### Work instruction:
Below are the records; output them exactly from the first line through the line with "setup endpoints to", stopping there.

### Record extracts:
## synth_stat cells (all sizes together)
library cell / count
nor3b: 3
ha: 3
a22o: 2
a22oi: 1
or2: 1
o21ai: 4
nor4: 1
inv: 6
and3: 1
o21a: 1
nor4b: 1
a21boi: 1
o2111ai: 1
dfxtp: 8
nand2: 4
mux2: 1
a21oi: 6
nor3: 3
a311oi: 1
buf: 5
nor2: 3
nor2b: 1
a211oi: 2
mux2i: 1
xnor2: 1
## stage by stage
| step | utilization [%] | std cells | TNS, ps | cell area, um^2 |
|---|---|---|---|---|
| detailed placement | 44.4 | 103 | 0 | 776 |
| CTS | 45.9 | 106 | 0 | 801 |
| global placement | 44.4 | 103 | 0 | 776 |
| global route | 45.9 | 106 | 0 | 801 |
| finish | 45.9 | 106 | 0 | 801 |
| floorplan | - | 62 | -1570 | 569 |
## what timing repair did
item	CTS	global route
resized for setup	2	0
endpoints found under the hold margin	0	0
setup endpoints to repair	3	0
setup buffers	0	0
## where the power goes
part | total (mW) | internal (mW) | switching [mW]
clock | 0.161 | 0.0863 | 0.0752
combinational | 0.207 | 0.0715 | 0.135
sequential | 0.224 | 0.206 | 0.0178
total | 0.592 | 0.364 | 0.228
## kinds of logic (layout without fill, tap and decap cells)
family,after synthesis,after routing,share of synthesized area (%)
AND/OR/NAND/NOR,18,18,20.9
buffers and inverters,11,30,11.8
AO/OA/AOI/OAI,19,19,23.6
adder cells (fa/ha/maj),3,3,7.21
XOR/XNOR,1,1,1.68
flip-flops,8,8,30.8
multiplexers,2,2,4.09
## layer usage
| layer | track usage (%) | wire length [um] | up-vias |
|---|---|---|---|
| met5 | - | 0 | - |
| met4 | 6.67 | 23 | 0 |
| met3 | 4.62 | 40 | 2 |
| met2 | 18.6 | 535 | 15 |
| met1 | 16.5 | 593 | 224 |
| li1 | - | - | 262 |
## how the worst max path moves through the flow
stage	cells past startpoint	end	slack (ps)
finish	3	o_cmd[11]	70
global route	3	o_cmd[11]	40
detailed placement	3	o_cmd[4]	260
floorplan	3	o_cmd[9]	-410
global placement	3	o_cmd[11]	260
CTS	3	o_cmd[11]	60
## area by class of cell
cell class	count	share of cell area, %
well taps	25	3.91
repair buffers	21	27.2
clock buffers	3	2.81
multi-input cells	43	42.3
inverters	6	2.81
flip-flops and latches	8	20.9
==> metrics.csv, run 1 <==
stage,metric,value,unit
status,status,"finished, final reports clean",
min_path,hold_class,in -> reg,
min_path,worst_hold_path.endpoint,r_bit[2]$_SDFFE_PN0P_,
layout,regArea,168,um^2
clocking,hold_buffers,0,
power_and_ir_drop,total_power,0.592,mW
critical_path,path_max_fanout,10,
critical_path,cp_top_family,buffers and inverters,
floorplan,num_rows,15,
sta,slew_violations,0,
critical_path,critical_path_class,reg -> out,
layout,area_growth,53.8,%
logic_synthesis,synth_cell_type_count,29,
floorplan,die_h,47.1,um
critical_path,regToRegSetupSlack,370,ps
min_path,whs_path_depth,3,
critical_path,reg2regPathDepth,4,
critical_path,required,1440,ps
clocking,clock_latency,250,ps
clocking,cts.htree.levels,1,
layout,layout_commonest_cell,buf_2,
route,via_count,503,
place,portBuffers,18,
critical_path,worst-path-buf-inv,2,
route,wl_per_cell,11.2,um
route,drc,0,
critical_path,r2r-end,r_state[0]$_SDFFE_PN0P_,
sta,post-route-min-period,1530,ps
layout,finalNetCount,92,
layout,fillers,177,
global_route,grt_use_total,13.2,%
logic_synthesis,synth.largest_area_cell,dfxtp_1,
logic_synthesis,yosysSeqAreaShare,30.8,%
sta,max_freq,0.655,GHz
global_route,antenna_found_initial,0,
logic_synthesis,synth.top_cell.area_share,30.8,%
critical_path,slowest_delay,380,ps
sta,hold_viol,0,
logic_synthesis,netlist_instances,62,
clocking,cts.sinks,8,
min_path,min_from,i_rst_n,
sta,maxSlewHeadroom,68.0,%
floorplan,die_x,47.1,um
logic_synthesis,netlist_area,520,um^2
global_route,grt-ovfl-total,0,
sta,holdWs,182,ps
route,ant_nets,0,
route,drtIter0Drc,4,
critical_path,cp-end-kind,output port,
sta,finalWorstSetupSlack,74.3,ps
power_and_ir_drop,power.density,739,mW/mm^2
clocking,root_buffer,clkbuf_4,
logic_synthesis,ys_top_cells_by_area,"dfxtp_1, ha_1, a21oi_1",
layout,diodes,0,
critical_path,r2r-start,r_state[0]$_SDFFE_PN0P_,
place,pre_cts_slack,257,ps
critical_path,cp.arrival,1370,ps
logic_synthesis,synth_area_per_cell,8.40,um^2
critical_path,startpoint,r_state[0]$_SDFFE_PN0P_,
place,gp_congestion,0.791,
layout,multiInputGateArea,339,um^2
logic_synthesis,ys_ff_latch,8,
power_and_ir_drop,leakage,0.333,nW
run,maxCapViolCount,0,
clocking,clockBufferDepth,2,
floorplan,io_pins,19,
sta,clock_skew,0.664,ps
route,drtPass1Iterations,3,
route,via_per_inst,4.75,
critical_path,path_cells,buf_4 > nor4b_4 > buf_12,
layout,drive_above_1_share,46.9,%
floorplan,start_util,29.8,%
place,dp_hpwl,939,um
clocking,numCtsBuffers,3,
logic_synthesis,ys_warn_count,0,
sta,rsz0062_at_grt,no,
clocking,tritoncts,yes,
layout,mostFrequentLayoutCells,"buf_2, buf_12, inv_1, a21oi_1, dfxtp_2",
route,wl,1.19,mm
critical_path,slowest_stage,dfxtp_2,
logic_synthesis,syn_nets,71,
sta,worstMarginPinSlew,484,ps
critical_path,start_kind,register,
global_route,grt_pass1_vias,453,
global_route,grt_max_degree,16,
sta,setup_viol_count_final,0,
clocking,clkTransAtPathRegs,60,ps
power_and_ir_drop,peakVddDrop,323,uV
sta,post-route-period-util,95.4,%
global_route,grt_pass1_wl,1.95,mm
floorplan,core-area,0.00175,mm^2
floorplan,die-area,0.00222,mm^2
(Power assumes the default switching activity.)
<file path="config.mk">
export PLATFORM = sky130hd
export DESIGN_NAME = ima_adpcm_nibble_decoder_core
export DESIGN_NICKNAME = d
export VERILOG_FILES = /design/src/rtl/imadec_pkg.sv /design/src/rtl/ima_adpcm_nibble_decoder_core.sv
export SDC_FILE = /design/constraint.sdc
export NUM_CORES = 1
export LEC_CHECK = 0
export BUFFER_PORTS_ARGS = -buffer_cell sky130_fd_sc_hd__buf_2
export CAP_MARGIN = 5
export CORE_MARGIN = 8
export CORE_UTILIZATION = 50
export CTS_BUF_LIST = sky130_fd_sc_hd__clkbuf_2 sky130_fd_sc_hd__clkbuf_4 sky130_fd_sc_hd__clkbuf_8
export DETAILED_ROUTE_END_ITERATION = 6
export PLACE_DENSITY_LB_ADDON = 0.05
export SYNTH_ARGS = -nofsm -noshare
export SYNTH_HDL_FRONTEND = slang
export SYNTH_SLANG_ARGS = --single-unit
export TNS_END_PERCENT = 5
</file>
<file path="constraint.sdc">
create_clock -name clock -period 10.9 [get_ports clock]
set_input_delay 2.18 -clock clock [delete_from_list [all_inputs] [get_ports clock]]
set_output_delay 2.18 -clock clock [all_outputs]
set_load 0.1 [all_outputs]
</file>
## config.mk

```make
export PLATFORM = sky130hd
export DESIGN_NAME = calendar_date_engine
export DESIGN_NICKNAME = d
export VERILOG_FILES = /design/src/hw/rtl/cde_pkg.sv /design/src/hw/rtl/calendar_date_engine.sv
export SDC_FILE = /design/constraint.sdc
export NUM_CORES = 1
export LEC_CHECK = 0
export BUFFER_PORTS_ARGS = -buffer_cell sky130_fd_sc_hd__buf_2
export CAP_MARGIN = 20
export CORE_MARGIN = 3
export CORE_UTILIZATION = 50
export CTS_BUF_LIST = sky130_fd_sc_hd__clkbuf_2 sky130_fd_sc_hd__clkbuf_4 sky130_fd_sc_hd__clkbuf_8
export DETAILED_ROUTE_END_ITERATION = 6
export GPL_ROUTABILITY_DRIVEN = 0
export MAX_ROUTING_LAYER = met4
export PLACE_DENSITY = 0.74
export SLEW_MARGIN = 15
export SYNTH_ARGS = -nofsm -noshare
export SYNTH_HDL_FRONTEND = slang
export SYNTH_SLANG_ARGS = --single-unit
```

## constraint.sdc

```tcl
create_clock -name clk_i -period 14.75 [get_ports clk_i]
set_clock_uncertainty 0.15 [all_clocks]
set_input_delay 0.7375 -clock clk_i [delete_from_list [all_inputs] [get_ports clk_i]]
set_output_delay 0.7375 -clock clk_i [all_outputs]
set_load 0.02 [all_outputs]
```
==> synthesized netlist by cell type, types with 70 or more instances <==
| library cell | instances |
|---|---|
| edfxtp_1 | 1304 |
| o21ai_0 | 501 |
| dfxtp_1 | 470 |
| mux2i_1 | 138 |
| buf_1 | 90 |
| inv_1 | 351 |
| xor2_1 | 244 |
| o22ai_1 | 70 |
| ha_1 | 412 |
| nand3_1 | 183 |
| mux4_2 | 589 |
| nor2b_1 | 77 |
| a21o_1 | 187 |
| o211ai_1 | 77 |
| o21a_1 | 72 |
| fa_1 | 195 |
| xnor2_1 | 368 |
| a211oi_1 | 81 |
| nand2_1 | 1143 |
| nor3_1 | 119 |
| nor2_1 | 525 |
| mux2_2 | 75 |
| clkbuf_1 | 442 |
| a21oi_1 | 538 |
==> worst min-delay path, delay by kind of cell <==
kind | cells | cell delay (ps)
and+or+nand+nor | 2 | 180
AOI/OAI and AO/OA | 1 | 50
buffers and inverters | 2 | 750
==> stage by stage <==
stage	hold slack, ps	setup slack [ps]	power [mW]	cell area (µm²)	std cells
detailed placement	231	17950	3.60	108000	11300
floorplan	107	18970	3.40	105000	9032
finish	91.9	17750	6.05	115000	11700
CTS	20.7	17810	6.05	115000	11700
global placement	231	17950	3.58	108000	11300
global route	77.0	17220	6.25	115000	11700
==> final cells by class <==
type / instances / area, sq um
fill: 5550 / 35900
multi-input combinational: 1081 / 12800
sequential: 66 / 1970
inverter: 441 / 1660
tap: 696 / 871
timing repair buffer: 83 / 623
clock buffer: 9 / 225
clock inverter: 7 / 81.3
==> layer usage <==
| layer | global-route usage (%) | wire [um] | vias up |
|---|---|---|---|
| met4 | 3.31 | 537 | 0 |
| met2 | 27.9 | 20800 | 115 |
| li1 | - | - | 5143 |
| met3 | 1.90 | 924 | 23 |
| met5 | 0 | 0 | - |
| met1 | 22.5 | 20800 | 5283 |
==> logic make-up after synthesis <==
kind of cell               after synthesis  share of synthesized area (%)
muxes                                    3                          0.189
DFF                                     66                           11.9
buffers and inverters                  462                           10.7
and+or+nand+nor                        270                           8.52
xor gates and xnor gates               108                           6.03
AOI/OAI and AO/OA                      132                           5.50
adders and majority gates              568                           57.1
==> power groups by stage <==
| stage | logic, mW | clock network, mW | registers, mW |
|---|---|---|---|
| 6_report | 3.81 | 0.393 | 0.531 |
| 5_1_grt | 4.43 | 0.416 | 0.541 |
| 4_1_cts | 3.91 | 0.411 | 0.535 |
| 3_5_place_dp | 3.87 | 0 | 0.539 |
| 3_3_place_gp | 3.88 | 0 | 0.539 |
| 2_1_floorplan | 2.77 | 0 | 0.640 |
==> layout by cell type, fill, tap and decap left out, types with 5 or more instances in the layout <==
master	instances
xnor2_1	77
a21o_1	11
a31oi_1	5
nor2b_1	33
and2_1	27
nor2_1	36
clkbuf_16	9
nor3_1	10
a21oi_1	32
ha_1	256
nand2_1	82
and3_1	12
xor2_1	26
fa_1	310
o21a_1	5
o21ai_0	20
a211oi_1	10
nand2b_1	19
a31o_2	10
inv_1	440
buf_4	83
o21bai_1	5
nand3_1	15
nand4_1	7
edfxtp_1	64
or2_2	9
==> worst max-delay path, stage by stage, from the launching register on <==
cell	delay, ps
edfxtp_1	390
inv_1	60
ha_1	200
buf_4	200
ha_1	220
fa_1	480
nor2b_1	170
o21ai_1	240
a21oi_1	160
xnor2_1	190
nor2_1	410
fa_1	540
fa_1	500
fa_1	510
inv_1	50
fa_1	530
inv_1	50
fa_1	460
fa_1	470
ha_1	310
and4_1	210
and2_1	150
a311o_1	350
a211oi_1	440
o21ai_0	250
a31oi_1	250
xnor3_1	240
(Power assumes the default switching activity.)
===== src/hw/rtl/box_blur_3x3_edge_normalized_defines.svh =====
// assertion macros shared by the box blur rtl
// no dependencies; define ASSERT_OFF to compile the checks away
`ifndef BOX_BLUR_3X3_EDGE_NORMALIZED_DEFINES_SVH
`define BOX_BLUR_3X3_EDGE_NORMALIZED_DEFINES_SVH

`ifndef ASSERT_OFF

// property must hold at every clock edge out of reset
`define BBN_ASSERT(name, expr, msg) \
    name: assert property (@(posedge clk) disable iff (!rst_n) (expr)) else $error(msg);

// implication from one cycle to the next
`define BBN_ASSERT_NEXT(name, cond, expr, msg) \
    name: assert property (@(posedge clk) disable iff (!rst_n) (cond) |=> (expr)) else $error(msg);

`else

`define BBN_ASSERT(name, expr, msg)
`define BBN_ASSERT_NEXT(name, cond, expr, msg)

`endif

`endif


===== src/hw/rtl/bbn_pkg.sv =====
// shared types, constants and divide helpers for the box blur
// no dependencies
`timescale 1ns / 1ps

package bbn_pkg;

    localparam int SIZE_W        = 11;
    localparam int CFG_IDX_W     = 2;
    localparam int PIX_W         = 24;
    localparam int SUM_W         = 12;
    localparam int MAX_WIDTH_DEF = 1024;
    localparam int MAX_HEIGHT    = 1024;
    localparam int RECIP_W       = 14;
    localparam int RECIP_SHIFT   = 16;

    // configuration register indexes
    localparam logic [CFG_IDX_W-1:0] CFG_FRAME_WIDTH  = 2'd0;
    localparam logic [CFG_IDX_W-1:0] CFG_FRAME_HEIGHT = 2'd1;

    // neighbor count codes
    localparam logic [1:0] NDIV_4 = 2'd0;
    localparam logic [1:0] NDIV_6 = 2'd1;
    localparam logic [1:0] NDIV_9 = 2'd2;

    // which neighbors the output pixel takes
    typedef struct packed {
        logic emit;
        logic eof;
        logic use_top;
        logic use_bot;
        logic use_left;
        logic use_right;
    } bbn_tap_t;

    // window sums handed to the normalizer
    typedef struct packed {
        logic             eof;
        logic [1:0]       ncode;
        logic [SUM_W-1:0] red;
        logic [SUM_W-1:0] green;
        logic [SUM_W-1:0] blue;
    } bbn_sum_t;

    function automatic logic [3:0] ndiv_count(input logic [1:0] code);
        logic [3:0] n;
        case (code)
            NDIV_4:  n = 4'd4;
            NDIV_6:  n = 4'd6;
            NDIV_9:  n = 4'd9;
            default: n = 4'd4;
        endcase
        return n;
    endfunction

    // ceil(2^16 / (2n)), exact for numerators up to 2*2295+9
    function automatic logic [RECIP_W-1:0] ndiv_recip(input logic [1:0] code);
        logic [RECIP_W-1:0] k;
        case (code)
            NDIV_4:  k = 14'd8192;
            NDIV_6:  k = 14'd5462;
            NDIV_9:  k = 14'd3641;
            default: k = 14'd8192;
        endcase
        return k;
    endfunction

endpackage


===== src/hw/rtl/bbn_window.sv =====
// read-modify-write stage: line store write back, window shift, neighbor sums
// depends on bbn_pkg and the assertion macro header
`timescale 1ns / 1ps
`include "box_blur_3x3_edge_normalized_defines.svh"

module bbn_window
    import bbn_pkg::*;
#(
    parameter int MAX_WIDTH = MAX_WIDTH_DEF
) (
    input  logic                         clk,
    input  logic                         rst_n,
    input  logic                         take,
    input  bbn_tap_t                     tap,
    input  logic [PIX_W-1:0]             pix_in,
    input  logic [$clog2(MAX_WIDTH)-1:0] addr,
    output logic                         s1_ready,
    input  logic [2*PIX_W-1:0]           rd_data,
    output logic                         wr_en,
    output logic [$clog2(MAX_WIDTH)-1:0] wr_addr,
    output logic [2*PIX_W-1:0]           wr_data,
    input  logic                         s2_ready,
    output logic                         sum_valid,
    output bbn_sum_t                     sum
);

    localparam int ADDR_W = $clog2(MAX_WIDTH);

    logic              s1_valid_reg;
    bbn_tap_t          s1_tap_reg;
    logic [PIX_W-1:0]  s1_pix_reg;
    logic [ADDR_W-1:0] s1_addr_reg;
    logic [PIX_W-1:0]  win_l_reg [3];
    logic [PIX_W-1:0]  win_c_reg [3];

    logic              s1_move;
    logic [PIX_W-1:0]  pix_a [3][3];
    logic [2:0]        col_en;
    logic [2:0]        row_en;
    logic [SUM_W-1:0]  sum_r, sum_g, sum_b;
    logic              rows3, cols3;

    assign s1_move  = s1_valid_reg && (!s1_tap_reg.emit || s2_ready);
    assign s1_ready = !s1_valid_reg || s1_move;

    // upper takes old middle, middle takes the new pixel
    assign wr_en   = s1_move;
    assign wr_addr = s1_addr_reg;
    assign wr_data = {rd_data[PIX_W-1:0], s1_pix_reg};

    always_comb
    begin
        for (int r = 0; r < 3; r++)
        begin
            pix_a[0][r] = win_l_reg[r];
            pix_a[1][r] = win_c_reg[r];
        end
        pix_a[2][0] = rd_data[2*PIX_W-1:PIX_W];
        pix_a[2][1] = rd_data[PIX_W-1:0];
        pix_a[2][2] = s1_pix_reg;
    end

    assign col_en = {s1_tap_reg.use_right, 1'b1, s1_tap_reg.use_left};
    assign row_en = {s1_tap_reg.use_bot, 1'b1, s1_tap_reg.use_top};

    always_comb
    begin
        sum_r = '0;
        sum_g = '0;
        sum_b = '0;
        for (int c = 0; c < 3; c++)
        begin
            for (int r = 0; r < 3; r++)
            begin
                if (col_en[c] && row_en[r])
                begin
                    sum_r = sum_r + SUM_W'(pix_a[c][r][23:16]);
                    sum_g = sum_g + SUM_W'(pix_a[c][r][15:8]);
                    sum_b = sum_b + SUM_W'(pix_a[c][r][7:0]);
                end
            end
        end
    end

    assign rows3 = s1_tap_reg.use_top && s1_tap_reg.use_bot;
    assign cols3 = s1_tap_reg.use_left && s1_tap_reg.use_right;

    assign sum_valid = s1_move && s1_tap_reg.emit;
    always_comb
    begin
        sum.eof   = s1_tap_reg.eof;
        sum.ncode = {1'b0, rows3} + {1'b0, cols3};
        sum.red   = sum_r;
        sum.green = sum_g;
        sum.blue  = sum_b;
    end

    always_ff @(posedge clk or negedge rst_n)
    begin
        if (!rst_n)
            s1_valid_reg <= 1'b0;
        else if (s1_ready)
            s1_valid_reg <= take;
    end

    always_ff @(posedge clk)
    begin
        if (take && s1_ready)
        begin
            s1_tap_reg  <= tap;
            s1_pix_reg  <= pix_in;
            s1_addr_reg <= addr;
        end
        if (s1_move)
        begin
            for (int r = 0; r < 3; r++)
            begin
                win_l_reg[r] <= win_c_reg[r];
                win_c_reg[r] <= pix_a[2][r];
            end
        end
    end

    `BBN_ASSERT_NEXT(a_s1_hold, s1_valid_reg && !s1_move, s1_valid_reg && $stable(s1_addr_reg), "stalled line store request moved")
    `BBN_ASSERT(a_two_cols, !sum_valid || s1_tap_reg.use_left || s1_tap_reg.use_right, "blur window narrower than two columns")
    `BBN_ASSERT(a_take_ready, !take || s1_ready, "pixel taken with stage busy")

endmodule


===== config.mk =====
export PLATFORM = sky130hd
export DESIGN_NAME = bbn_window
export DESIGN_NICKNAME = d
export VERILOG_FILES = /design/src/hw/rtl/bbn_pkg.sv /design/src/hw/rtl/bbn_window.sv
export VERILOG_INCLUDE_DIRS = /design/src /design/src/hw/rtl
export SDC_FILE = /design/constraint.sdc
export NUM_CORES = 1
export LEC_CHECK = 0
export BUFFER_PORTS_ARGS = -buffer_cell sky130_fd_sc_hd__buf_2
export CAP_MARGIN = 20
export CORE_MARGIN = 2
export CORE_UTILIZATION = 62
export CTS_BUF_LIST = sky130_fd_sc_hd__clkbuf_4 sky130_fd_sc_hd__clkbuf_8
export DETAILED_ROUTE_END_ITERATION = 8
export HOLD_SLACK_MARGIN = 0.1
export PLACE_DENSITY_LB_ADDON = 0.08
export REMOVE_ABC_BUFFERS = 1
export SYNTH_ARGS = -nofsm -noshare
export SYNTH_HDL_FRONTEND = slang
export SYNTH_SLANG_ARGS = --single-unit

===== constraint.sdc =====
create_clock -name clk -period 24.1 [get_ports clk]
set_clock_uncertainty 0.1 [all_clocks]
set_input_delay 4.82 -clock clk [delete_from_list [all_inputs] [get_ports clk]]
set_output_delay 4.82 -clock clk [all_outputs]
set_load 0.1 [all_outputs]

### Answer box:
## synth_stat cells (all sizes together)
library cell / count
nor3b: 3
ha: 3
a22o: 2
a22oi: 1
or2: 1
o21ai: 4
nor4: 1
inv: 6
and3: 1
o21a: 1
nor4b: 1
a21boi: 1
o2111ai: 1
dfxtp: 8
nand2: 4
mux2: 1
a21oi: 6
nor3: 3
a311oi: 1
buf: 5
nor2: 3
nor2b: 1
a211oi: 2
mux2i: 1
xnor2: 1
## stage by stage
| step | utilization [%] | std cells | TNS, ps | cell area, um^2 |
|---|---|---|---|---|
| detailed placement | 44.4 | 103 | 0 | 776 |
| CTS | 45.9 | 106 | 0 | 801 |
| global placement | 44.4 | 103 | 0 | 776 |
| global route | 45.9 | 106 | 0 | 801 |
| finish | 45.9 | 106 | 0 | 801 |
| floorplan | - | 62 | -1570 | 569 |
## what timing repair did
item	CTS	global route
resized for setup	2	0
endpoints found under the hold margin	0	0
setup endpoints to repair	3	0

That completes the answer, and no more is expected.